Exercise instructions
Transcribe exactly the line containing "export DESIGN_NAME = asx_soupbintcp_itch" and the remaining lines of the listing below, through the very last.

#####

===== design/flow/run.sh =====
#!/bin/bash
# the make line also repeats each setting of config.mk as NAME=value (left out here)
make -C /OpenROAD-flow-scripts/flow DESIGN_CONFIG=/design/flow/config.mk WORK_HOME=/design/flow/orfs CLKGATE_MAP_FILE= finish

===== design/flow/config.mk =====
export PLATFORM = sky130hd
export DESIGN_NAME = asx_soupbintcp_itch
export DESIGN_NICKNAME = asx_soupbintcp_itch
export VERILOG_FILES = /design/flow/design.v
export SDC_FILE = /design/flow/constraint.sdc
export NUM_CORES = 4
export LEC_CHECK = 0
export CAP_MARGIN = 20
export CORE_MARGIN = 2
export CORE_UTILIZATION = 70
export CTS_CLUSTER_SIZE = 29
export HOLD_SLACK_MARGIN = 0.28
export SLEW_MARGIN = 20

===== design/flow/constraint.sdc =====
create_clock -name core_clock -period 2.71 [get_ports {clk}]
set_input_delay 0.5420 -clock core_clock [delete_from_list [all_inputs] [get_ports {clk}]]
set_output_delay 0.5420 -clock core_clock [all_outputs]
set_load 0.01 [all_outputs]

#####

Result of this task
export DESIGN_NAME = asx_soupbintcp_itch
export DESIGN_NICKNAME = asx_soupbintcp_itch
export VERILOG_FILES = /design/flow/design.v
export SDC_FILE = /design/flow/constraint.sdc
export NUM_CORES = 4
export LEC_CHECK = 0
export CAP_MARGIN = 20
export CORE_MARGIN = 2
export CORE_UTILIZATION = 70
export CTS_CLUSTER_SIZE = 29
export HOLD_SLACK_MARGIN = 0.28
export SLEW_MARGIN = 20

===== design/flow/constraint.sdc =====
create_clock -name core_clock -period 2.71 [get_ports {clk}]
set_input_delay 0.5420 -clock core_clock [delete_from_list [all_inputs] [get_ports {clk}]]
set_output_delay 0.5420 -clock core_clock [all_outputs]
set_load 0.01 [all_outputs]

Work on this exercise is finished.